The shocking cost of health care is a reality that many people and their employers are confronting as the enrollment period for 2019 plans approaches.
“It’s a big challenge for young people,” Matthew Rae, a senior health policy analyst at Kaiser, said to BuzzFeed News. Apart from the costs alone, “We spend a lot on health care, but we don’t see better [health] outcomes.” The US outspends other countries on health care, but has fallen behind on life expectancy, for instance.

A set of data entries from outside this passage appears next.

## config.mk

```make
export PLATFORM = sky130hd
export DESIGN_NAME = chip_pad_top
export DESIGN_NICKNAME = d
export VERILOG_FILES = /design/src/hw/pad_pkg.sv /design/src/hw/regbus_pkg.sv /design/src/hw/chip_pad_top.sv /design/src/hw/pad_bus_arbiter.sv /design/src/hw/pad_regs.sv /design/src/hw/pad_ring.sv /design/src/hw/por_seq.sv /design/src/hw/strap_sampler.sv
export SDC_FILE = /design/constraint.sdc
export NUM_CORES = 1
export LEC_CHECK = 0
export BUFFER_PORTS_ARGS = -buffer_cell sky130_fd_sc_hd__buf_2
export CAP_MARGIN = 10
export CORE_MARGIN = 5
export CORE_UTILIZATION = 50
export CTS_BUF_LIST = sky130_fd_sc_hd__clkbuf_4
export DETAILED_ROUTE_END_ITERATION = 8
export PLACE_DENSITY_LB_ADDON = 0.12
export SLEW_MARGIN = 20
export SYNTH_ARGS = -nofsm -noshare
export SYNTH_HDL_FRONTEND = slang
export SYNTH_HIERARCHICAL = 1
export SYNTH_SLANG_ARGS = --single-unit
```

## constraint.sdc

```tcl
create_clock -name clk_aon -period 7.12 [get_ports clk_aon]
set_clock_uncertainty 0.05 [all_clocks]
set_input_delay 0.712 -clock clk_aon [delete_from_list [all_inputs] [get_ports clk_aon]]
set_output_delay 0.712 -clock clk_aon [all_outputs]
set_load 0.02 [all_outputs]
```

## src/hw/pad_pkg.sv

```systemverilog
// pad count, pad indices and pin positions of the pad ring
// pad and pin vector types
`default_nettype none

package pad_pkg;

  // multiplexed pads
  localparam int n_mio_pads = 21;
  localparam int n_gpio_group = 7;
  localparam int n_sw_straps = 3;
  localparam int strap_w = 5;

  typedef logic [n_mio_pads-1:0] mio_vec_t;
  typedef logic [31:0] gpio_vec_t;

  // sw straps in 2:0, tap strap 0 in 3, tap strap 1 in 4
  typedef logic [strap_w-1:0] strap_t;

  ////////////////////////////////////////////////////////////
  // pad indices
  ////////////////////////////////////////////////////////////
  localparam int mio_gpio_b_lo = 0;
  localparam int mio_gpio_r_lo = 7;
  localparam int mio_sw_strap_lo = 14;
  localparam int mio_tap_strap0 = 17;
  localparam int mio_tap_strap1 = 18;
  localparam int mio_uart_rx = 19;
  localparam int mio_uart_tx = 20;

  ////////////////////////////////////////////////////////////
  // positions on the gpio pin vector
  ////////////////////////////////////////////////////////////
  localparam int pin_gpio_b_lo = 0;
  localparam int pin_gpio_r_lo = 7;
  localparam int pin_sw_strap_lo = 22;
  localparam int pin_tap_strap1 = 27;
  localparam int pin_tap_strap0 = 30;

endpackage

`default_nettype wire

```

## src/hw/regbus_pkg.sv

```systemverilog
// pad register bus types and register map
// power-on sequence constants and state type
`default_nettype none

package regbus_pkg;

  typedef logic [2:0] reg_addr_t;
  typedef logic [31:0] reg_data_t;

  // register map, 6 and 7 unused
  localparam reg_addr_t reg_out = 3'd0;
  localparam reg_addr_t reg_oe = 3'd1;
  localparam reg_addr_t reg_pull_en = 3'd2;
  localparam reg_addr_t reg_pull_sel = 3'd3;
  localparam reg_addr_t reg_in = 3'd4;
  localparam reg_addr_t reg_strap = 3'd5;

  ////////////////////////////////////////////////////////////
  // power-on sequence
  ////////////////////////////////////////////////////////////
  typedef logic [3:0] supp_cnt_t;

  localparam supp_cnt_t supp_rise_cnt = 4'd4;
  localparam supp_cnt_t supp_drop_cnt = 4'd8;
  localparam supp_cnt_t supp_rerise_cnt = 4'd12;
  localparam supp_cnt_t supp_cnt_max = 4'd15;
  localparam supp_cnt_t por_filter_cycles = 4'd6;

  typedef enum logic [1:0] {por_wait_supply, por_filter, por_done} por_state_t;

endpackage

`default_nettype wire

```

## src/hw/chip_pad_top.sv

```systemverilog
// pad-facing chip wrapper: power-on, pad ring, pad registers
// strap sampler and host port on a shared register bus
`timescale 1ns/1ps
`default_nettype none

module chip_pad_top
  import pad_pkg::*;
  import regbus_pkg::*;
(
  input  wire        clk_aon,
  input  wire        rst_n_i,
  input  gpio_vec_t  cio_gpio_p2d_i,
  output gpio_vec_t  cio_gpio_d2p_o,
  output gpio_vec_t  cio_gpio_en_d2p_o,
  output gpio_vec_t  cio_gpio_pull_en_o,
  output gpio_vec_t  cio_gpio_pull_select_o,
  input  wire        cio_uart_rx_p2d_i,
  output logic       cio_uart_tx_d2p_o,
  output logic       cio_uart_tx_en_d2p_o,
  input  wire        host_req_i,
  input  wire        host_we_i,
  input  reg_addr_t  host_addr_i,
  input  reg_data_t  host_wdata_i,
  output logic       host_ack_o,
  output reg_data_t  host_rdata_o,
  output logic       por_done_o
);

  // sampler side
  logic smp_req;
  logic smp_ack;
  reg_addr_t smp_addr;
  reg_data_t smp_wdata;

  // shared register bus
  logic bus_req;
  logic bus_we;
  logic bus_ack;
  logic bus_from_sampler;
  reg_addr_t bus_addr;
  reg_data_t bus_wdata;
  reg_data_t bus_rdata;

  // pad state
  mio_vec_t pad_out;
  mio_vec_t pad_oe;
  mio_vec_t pad_pull_en;
  mio_vec_t pad_pull_sel;
  mio_vec_t pad_in_sync;
  strap_t strap_sync;

  ////////////////////////////////////////////////////////////
  // power-on
  ////////////////////////////////////////////////////////////
  por_seq u_por_seq (
    .clk_aon    (clk_aon),
    .rst_n_i    (rst_n_i),
    .por_done_o (por_done_o)
  );

  ////////////////////////////////////////////////////////////
  // pads
  ////////////////////////////////////////////////////////////
  pad_ring u_pad_ring (
    .clk_aon                (clk_aon),
    .rst_n_i                (rst_n_i),
    .cio_gpio_p2d_i         (cio_gpio_p2d_i),
    .cio_uart_rx_p2d_i      (cio_uart_rx_p2d_i),
    .pad_out_i              (pad_out),
    .pad_oe_i               (pad_oe),
    .pad_pull_en_i          (pad_pull_en),
    .pad_pull_sel_i         (pad_pull_sel),
    .cio_gpio_d2p_o         (cio_gpio_d2p_o),
    .cio_gpio_en_d2p_o      (cio_gpio_en_d2p_o),
    .cio_gpio_pull_en_o     (cio_gpio_pull_en_o),
    .cio_gpio_pull_select_o (cio_gpio_pull_select_o),
    .cio_uart_tx_d2p_o      (cio_uart_tx_d2p_o),
    .cio_uart_tx_en_d2p_o   (cio_uart_tx_en_d2p_o),
    .pad_in_o               (pad_in_sync),
    .strap_o                (strap_sync)
  );

  pad_regs u_pad_regs (
    .clk_aon            (clk_aon),
    .rst_n_i            (rst_n_i),
    .bus_req_i          (bus_req),
    .bus_we_i           (bus_we),
    .bus_addr_i         (bus_addr),
    .bus_wdata_i        (bus_wdata),
    .bus_from_sampler_i (bus_from_sampler),
    .bus_ack_o          (bus_ack),
    .bus_rdata_o        (bus_rdata),
    .pad_in_i           (pad_in_sync),
    .pad_out_o          (pad_out),
    .pad_oe_o           (pad_oe),
    .pad_pull_en_o      (pad_pull_en),
    .pad_pull_sel_o     (pad_pull_sel)
  );

  ////////////////////////////////////////////////////////////
  // bus peers
  ////////////////////////////////////////////////////////////
  strap_sampler u_strap_sampler (
    .clk_aon     (clk_aon),
    .rst_n_i     (rst_n_i),
    .strap_i     (strap_sync),
    .smp_ack_i   (smp_ack),
    .smp_req_o   (smp_req),
    .smp_addr_o  (smp_addr),
    .smp_wdata_o (smp_wdata)
  );

  pad_bus_arbiter u_pad_bus_arbiter (
    .clk_aon            (clk_aon),
    .rst_n_i            (rst_n_i),
    .por_done_i         (por_done_o),
    .host_req_i         (host_req_i),
    .host_we_i          (host_we_i),
    .host_addr_i        (host_addr_i),
    .host_wdata_i       (host_wdata_i),
    .host_ack_o         (host_ack_o),
    .host_rdata_o       (host_rdata_o),
    .smp_req_i          (smp_req),
    .smp_addr_i         (smp_addr),
    .smp_wdata_i        (smp_wdata),
    .smp_ack_o          (smp_ack),
    .bus_req_o          (bus_req),
    .bus_we_o           (bus_we),
    .bus_addr_o         (bus_addr),
    .bus_wdata_o        (bus_wdata),
    .bus_from_sampler_o (bus_from_sampler),
    .bus_ack_i          (bus_ack),
    .bus_rdata_i        (bus_rdata)
  );

endmodule

`default_nettype wire

```

## src/hw/pad_bus_arbiter.sv

```systemverilog
// arbiter for the pad register bus, strap sampler over host
`timescale 1ns/1ps
`default_nettype none

module pad_bus_arbiter
  import regbus_pkg::*;
(
  input  wire        clk_aon,
  input  wire        rst_n_i,
  input  wire        por_done_i,
  input  wire        host_req_i,
  input  wire        host_we_i,
  input  reg_addr_t  host_addr_i,
  input  reg_data_t  host_wdata_i,
  output logic       host_ack_o,
  output reg_data_t  host_rdata_o,
  input  wire        smp_req_i,
  input  reg_addr_t  smp_addr_i,
  input  reg_data_t  smp_wdata_i,
  output logic       smp_ack_o,
  output logic       bus_req_o,
  output logic       bus_we_o,
  output reg_addr_t  bus_addr_o,
  output reg_data_t  bus_wdata_o,
  output logic       bus_from_sampler_o,
  input  wire        bus_ack_i,
  input  reg_data_t  bus_rdata_i
);

  typedef enum logic [1:0] {grant_idle, grant_host, grant_smp} grant_t;

  grant_t grant_q;

  // grant holds until req and ack are both low
  always_ff @(posedge clk_aon or negedge rst_n_i) begin
    if (!rst_n_i) begin
      grant_q <= grant_idle;
    end else begin
      unique case (grant_q)
        grant_idle: begin
          if (por_done_i && smp_req_i) begin
            grant_q <= grant_smp;
          end else if (por_done_i && host_req_i) begin
            grant_q <= grant_host;
          end
        end
        grant_host: begin
          if (!host_req_i && !bus_ack_i) begin
            grant_q <= grant_idle;
          end
        end
        grant_smp: begin
          if (!smp_req_i && !bus_ack_i) begin
            grant_q <= grant_idle;
          end
        end
        default: begin
          grant_q <= grant_idle;
        end
      endcase
    end
  end

  // route the bus to the owner, responses to the owner only
  always_comb begin
    bus_req_o = 1'b0;
    bus_we_o = host_we_i;
    bus_addr_o = host_addr_i;
    bus_wdata_o = host_wdata_i;
    bus_from_sampler_o = 1'b0;
    host_ack_o = 1'b0;
    host_rdata_o = '0;
    smp_ack_o = 1'b0;
    unique case (grant_q)
      grant_host: begin
        bus_req_o = host_req_i;
        host_ack_o = bus_ack_i;
        host_rdata_o = bus_rdata_i;
      end
      grant_smp: begin
        // sampler only writes
        bus_req_o = smp_req_i;
        bus_we_o = 1'b1;
        bus_addr_o = smp_addr_i;
        bus_wdata_o = smp_wdata_i;
        bus_from_sampler_o = 1'b1;
        smp_ack_o = bus_ack_i;
      end
      default: begin
        bus_req_o = 1'b0;
      end
    endcase
  end

endmodule

`default_nettype wire

```

## src/hw/pad_regs.sv

```systemverilog
// pad state registers: output, enable, pull, strap
// register decode and four-phase ack
`timescale 1ns/1ps
`default_nettype none

module pad_regs
  import pad_pkg::*;
  import regbus_pkg::*;
(
  input  wire        clk_aon,
  input  wire        rst_n_i,
  input  wire        bus_req_i,
  input  wire        bus_we_i,
  input  reg_addr_t  bus_addr_i,
  input  reg_data_t  bus_wdata_i,
  input  wire        bus_from_sampler_i,
  output logic       bus_ack_o,
  output reg_data_t  bus_rdata_o,
  input  mio_vec_t   pad_in_i,
  output mio_vec_t   pad_out_o,
  output mio_vec_t   pad_oe_o,
  output mio_vec_t   pad_pull_en_o,
  output mio_vec_t   pad_pull_sel_o
);

  mio_vec_t out_q;
  mio_vec_t oe_q;
  mio_vec_t pull_en_q;
  mio_vec_t pull_sel_q;
  strap_t strap_q;
  logic ack_q;
  logic wr_en;

  // one write per request, on the edge that raises ack
  assign wr_en = bus_req_i && !ack_q && bus_we_i;

  always_ff @(posedge clk_aon or negedge rst_n_i) begin
    if (!rst_n_i) begin
      ack_q <= 1'b0;
      out_q <= '0;
      oe_q <= '0;
      pull_en_q <= '0;
      pull_sel_q <= '0;
      strap_q <= '0;
    end else begin
      // ack follows req one cycle later, both edges
      ack_q <= bus_req_i;
      if (wr_en) begin
        unique case (bus_addr_i)
          reg_out:      out_q <= bus_wdata_i[n_mio_pads-1:0];
          reg_oe:       oe_q <= bus_wdata_i[n_mio_pads-1:0];
          reg_pull_en:  pull_en_q <= bus_wdata_i[n_mio_pads-1:0];
          reg_pull_sel: pull_sel_q <= bus_wdata_i[n_mio_pads-1:0];
          reg_strap: begin
            if (bus_from_sampler_i) begin
              strap_q <= bus_wdata_i[strap_w-1:0];
            end
          end
          default: begin
            // reg_in and unused addresses
            out_q <= out_q;
          end
        endcase
      end
    end
  end

  // read mux, held by the stable address while ack is high
  always_comb begin
    bus_rdata_o = '0;
    unique case (bus_addr_i)
      reg_out:      bus_rdata_o[n_mio_pads-1:0] = out_q;
      reg_oe:       bus_rdata_o[n_mio_pads-1:0] = oe_q;
      reg_pull_en:  bus_rdata_o[n_mio_pads-1:0] = pull_en_q;
      reg_pull_sel: bus_rdata_o[n_mio_pads-1:0] = pull_sel_q;
      reg_in:       bus_rdata_o[n_mio_pads-1:0] = pad_in_i;
      reg_strap:    bus_rdata_o[strap_w-1:0] = strap_q;
      default:      bus_rdata_o = '0;
    endcase
  end

  assign bus_ack_o = ack_q;
  assign pad_out_o = out_q;
  assign pad_oe_o = oe_q;
  assign pad_pull_en_o = pull_en_q;
  assign pad_pull_sel_o = pull_sel_q;

endmodule

`default_nettype wire

```

## src/hw/pad_ring.sv

```systemverilog
// pad ring: input synchronizers, gpio and uart pin layout
`timescale 1ns/1ps
`default_nettype none

module pad_ring
  import pad_pkg::*;
(
  input  wire        clk_aon,
  input  wire        rst_n_i,
  input  gpio_vec_t  cio_gpio_p2d_i,
  input  wire        cio_uart_rx_p2d_i,
  input  mio_vec_t   pad_out_i,
  input  mio_vec_t   pad_oe_i,
  input  mio_vec_t   pad_pull_en_i,
  input  mio_vec_t   pad_pull_sel_i,
  output gpio_vec_t  cio_gpio_d2p_o,
  output gpio_vec_t  cio_gpio_en_d2p_o,
  output gpio_vec_t  cio_gpio_pull_en_o,
  output gpio_vec_t  cio_gpio_pull_select_o,
  output logic       cio_uart_tx_d2p_o,
  output logic       cio_uart_tx_en_d2p_o,
  output mio_vec_t   pad_in_o,
  output strap_t     strap_o
);

  mio_vec_t pad_raw;
  mio_vec_t sync1_q;
  mio_vec_t sync2_q;

  // pads onto pins, unused pins stay zero
  function automatic gpio_vec_t scatter(input mio_vec_t v);
    gpio_vec_t p;
    p = '0;
    p[pin_gpio_b_lo +: n_gpio_group] = v[mio_gpio_b_lo +: n_gpio_group];
    p[pin_gpio_r_lo +: n_gpio_group] = v[mio_gpio_r_lo +: n_gpio_group];
    p[pin_sw_strap_lo +: n_sw_straps] = v[mio_sw_strap_lo +: n_sw_straps];
    p[pin_tap_strap1] = v[mio_tap_strap1];
    p[pin_tap_strap0] = v[mio_tap_strap0];
    return p;
  endfunction

  // pins into pads, the tx pad has no input
  function automatic mio_vec_t gather(input gpio_vec_t p, input logic rx);
    mio_vec_t v;
    v = '0;
    v[mio_gpio_b_lo +: n_gpio_group] = p[pin_gpio_b_lo +: n_gpio_group];
    v[mio_gpio_r_lo +: n_gpio_group] = p[pin_gpio_r_lo +: n_gpio_group];
    v[mio_sw_strap_lo +: n_sw_straps] = p[pin_sw_strap_lo +: n_sw_straps];
    v[mio_tap_strap1] = p[pin_tap_strap1];
    v[mio_tap_strap0] = p[pin_tap_strap0];
    v[mio_uart_rx] = rx;
    return v;
  endfunction

  ////////////////////////////////////////////////////////////
  // inputs
  ////////////////////////////////////////////////////////////
  assign pad_raw = gather(cio_gpio_p2d_i, cio_uart_rx_p2d_i);

  // two flop synchronizer
  always_ff @(posedge clk_aon or negedge rst_n_i) begin
    if (!rst_n_i) begin
      sync1_q <= '0;
      sync2_q <= '0;
    end else begin
      sync1_q <= pad_raw;
      sync2_q <= sync1_q;
    end
  end

  assign pad_in_o = sync2_q;
  assign strap_o = {sync2_q[mio_tap_strap1], sync2_q[mio_tap_strap0],
                    sync2_q[mio_sw_strap_lo +: n_sw_straps]};

  ////////////////////////////////////////////////////////////
  // outputs
  ////////////////////////////////////////////////////////////
  assign cio_gpio_d2p_o = scatter(pad_out_i);
  assign cio_gpio_en_d2p_o = scatter(pad_oe_i);
  // pull vectors keep the same ordering as the data pins
  assign cio_gpio_pull_en_o = scatter(pad_pull_en_i);
  assign cio_gpio_pull_select_o = scatter(pad_pull_sel_i);

  assign cio_uart_tx_d2p_o = pad_out_i[mio_uart_tx];
  assign cio_uart_tx_en_d2p_o = pad_oe_i[mio_uart_tx];

endmodule

`default_nettype wire

```

## src/hw/por_seq.sv

```systemverilog
// artificial supply glitch and power-ok filter
`timescale 1ns/1ps
`default_nettype none

module por_seq
  import regbus_pkg::*;
(
  input  wire  clk_aon,
  input  wire  rst_n_i,
  output logic por_done_o
);

  supp_cnt_t supp_cnt_q;
  supp_cnt_t filt_cnt_q;
  por_state_t state_q;
  logic supply;

  // count up until saturation
  always_ff @(posedge clk_aon or negedge rst_n_i) begin
    if (!rst_n_i) begin
      supp_cnt_q <= '0;
    end else if (supp_cnt_q != supp_cnt_max) begin
      supp_cnt_q <= supp_cnt_q + 1'b1;
    end
  end

  // rise, drop, rise again
  assign supply = ((supp_cnt_q >= supp_rise_cnt) && (supp_cnt_q < supp_drop_cnt)) ||
                  (supp_cnt_q >= supp_rerise_cnt);

  ////////////////////////////////////////////////////////////
  // power-ok filter
  ////////////////////////////////////////////////////////////
  always_ff @(posedge clk_aon or negedge rst_n_i) begin
    if (!rst_n_i) begin
      state_q <= por_wait_supply;
      filt_cnt_q <= '0;
    end else begin
      unique case (state_q)
        por_wait_supply: begin
          if (supply) begin
            state_q <= por_filter;
            filt_cnt_q <= 4'd1;
          end
        end
        por_filter: begin
          if (!supply) begin
            // glitch, start over
            state_q <= por_wait_supply;
            filt_cnt_q <= '0;
          end else if (filt_cnt_q == por_filter_cycles - 1'b1) begin
            state_q <= por_done;
          end else begin
            filt_cnt_q <= filt_cnt_q + 1'b1;
          end
        end
        por_done: begin
          state_q <= por_done;
        end
        default: begin
          state_q <= por_wait_supply;
        end
      endcase
    end
  end

  assign por_done_o = (state_q == por_done);

endmodule

`default_nettype wire

```

## src/hw/strap_sampler.sv

```systemverilog
// one-shot strap capture into the strap register
`timescale 1ns/1ps
`default_nettype none

module strap_sampler
  import pad_pkg::*;
  import regbus_pkg::*;
(
  input  wire        clk_aon,
  input  wire        rst_n_i,
  input  strap_t     strap_i,
  input  wire        smp_ack_i,
  output logic       smp_req_o,
  output reg_addr_t  smp_addr_o,
  output reg_data_t  smp_wdata_o
);

  logic done_q;
  strap_t wdata_q;

  // request from reset until the first ack
  always_ff @(posedge clk_aon or negedge rst_n_i) begin
    if (!rst_n_i) begin
      done_q <= 1'b0;
    end else if (smp_ack_i) begin
      done_q <= 1'b1;
    end
  end

  // track the straps until the write is taken
  always_ff @(posedge clk_aon) begin
    if (!done_q && !smp_ack_i) begin
      wdata_q <= strap_i;
    end
  end

  assign smp_req_o = !done_q;
  assign smp_addr_o = reg_strap;

  always_comb begin
    smp_wdata_o = '0;
    smp_wdata_o[strap_w-1:0] = wdata_q;
  end

endmodule

`default_nettype wire

```

==> results of run 1 <==
-- sequential cells by signal, summed over array words and instances, names as in the netlist --
signal,count
u_pad_bus_arbiter/grant_q,2
u_pad_regs/bus_ack_o,1
u_pad_regs/pad_oe_o,21
u_pad_regs/pad_out_o,21
u_pad_regs/pad_pull_en_o,21
u_pad_regs/pad_pull_sel_o,21
u_pad_regs/strap_q,5
u_pad_ring/pad_in_o,20
u_pad_ring/sync1_q,20
u_por_seq/filt_cnt_q,4
u_por_seq/state_q,2
u_por_seq/supp_cnt_q,4
u_strap_sampler/done_q,1
u_strap_sampler/wdata_q,5
-- final timing paths --
check                                                    end  slack, ps  cells after the start
max in group asynchronous       u_pad_bus_arbiter/grant_q[0]       5740                      2
worst max register to register      u_pad_regs/pad_out_o[13]       3660                      7
min in group clk_aon                   u_pad_ring/sync1_q[8]        230                      1
worst min register to register       u_pad_ring/pad_in_o[17]        310                      0
worst min-delay path                 u_pad_ring/pad_in_o[10]        100                      1
worst max-delay path                        host_rdata_o[17]       2680                      9
-- per-layer routing --
layer	share of wire [%]	up-vias	track usage, %
li1	-	2222	-
met1	44	2400	24.45
met2	49	163	31.17
met3	5.7	12	4.828
met4	0.85	0	5.252
met5	0	-	0
-- per-stage QoR --
step	worst slack, ps	power [W]	cells
floorplan	4043	0.001761	769
global placement	3245	0.001802	944
detailed placement	3184	0.001823	944
CTS	2569	0.002428	976
global route	2414	0.002528	978
finish	2678	0.002399	978
-- where the power goes --
part	internal, W	switching (W)
clock network	0.000310	0.000287
registers	0.000972	0.0000975
logic	0.000301	0.000431
-- worst register-to-register path: cells and delay by family (launching register included) --
family / cells / cell delay, ps
adder cells (fa/ha/maj): 1 / 450
buffers and inverters: 2 / 470
flip-flops: 1 / 410
multiplexers: 2 / 910
AND/OR/NAND/NOR: 2 / 1070
-- cell type report --
| type | instances | area (um2) | share of cell area [%] |
|---|---|---|---|
| Timing Repair Buffer | 156 | 810.8 | 9.485 |
| Sequential cell | 148 | 3729 | 43.62 |
| Clock inverter | 14 | 190.2 | 2.225 |
| Inverter | 8 | 30.03 | 0.3513 |
| Clock buffer | 18 | 135.1 | 1.581 |
| Antenna cell | 2 | 5.005 | 0.05855 |
| Tap cell | 220 | 275.3 | 3.220 |
| Multi-Input combinational cell | 412 | 3373 | 39.46 |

“I would summarize it as unsustainable,” said Ben Isgur, leader of the Health Research Institute at PricewaterhouseCoopers US. Many millennials in particular still have other high expenses, such as paying off student loans. “For some people, it’s definitely a crisis, because it’s unaffordable. For some companies, it can be a crisis too.” PWC expects employer medical costs to rise another 6% in 2019.
The cost of job-based health insurance has increased dramatically over the last two decades. According to Kaiser, “since 2008, average family premiums have increased 55%, twice as fast as workers’ earnings (26%) and three times as fast as inflation (17%).” Back in 1999, family coverage cost just $5,791.
Sadly, recent trends count as good news in the health care industry: While the rate increase in 2018 still outpaces growth in wages, it’s lower than it has been in previous years. Every year from 2001 to 2004, for instance, premiums rose by more than 10% annually.
This is cold comfort at best, since the main reason the rate increase has slowed is because more workers are moving to high-deductible plans, in which the insurer requires members to spend a higher amount of their own money out of pocket — even for doctor’s visits and prescriptions — before it starts to pay for anything. The average deductible for single coverage is $1,573 now, up more than 50% from 2013 and more than 200% from 2008.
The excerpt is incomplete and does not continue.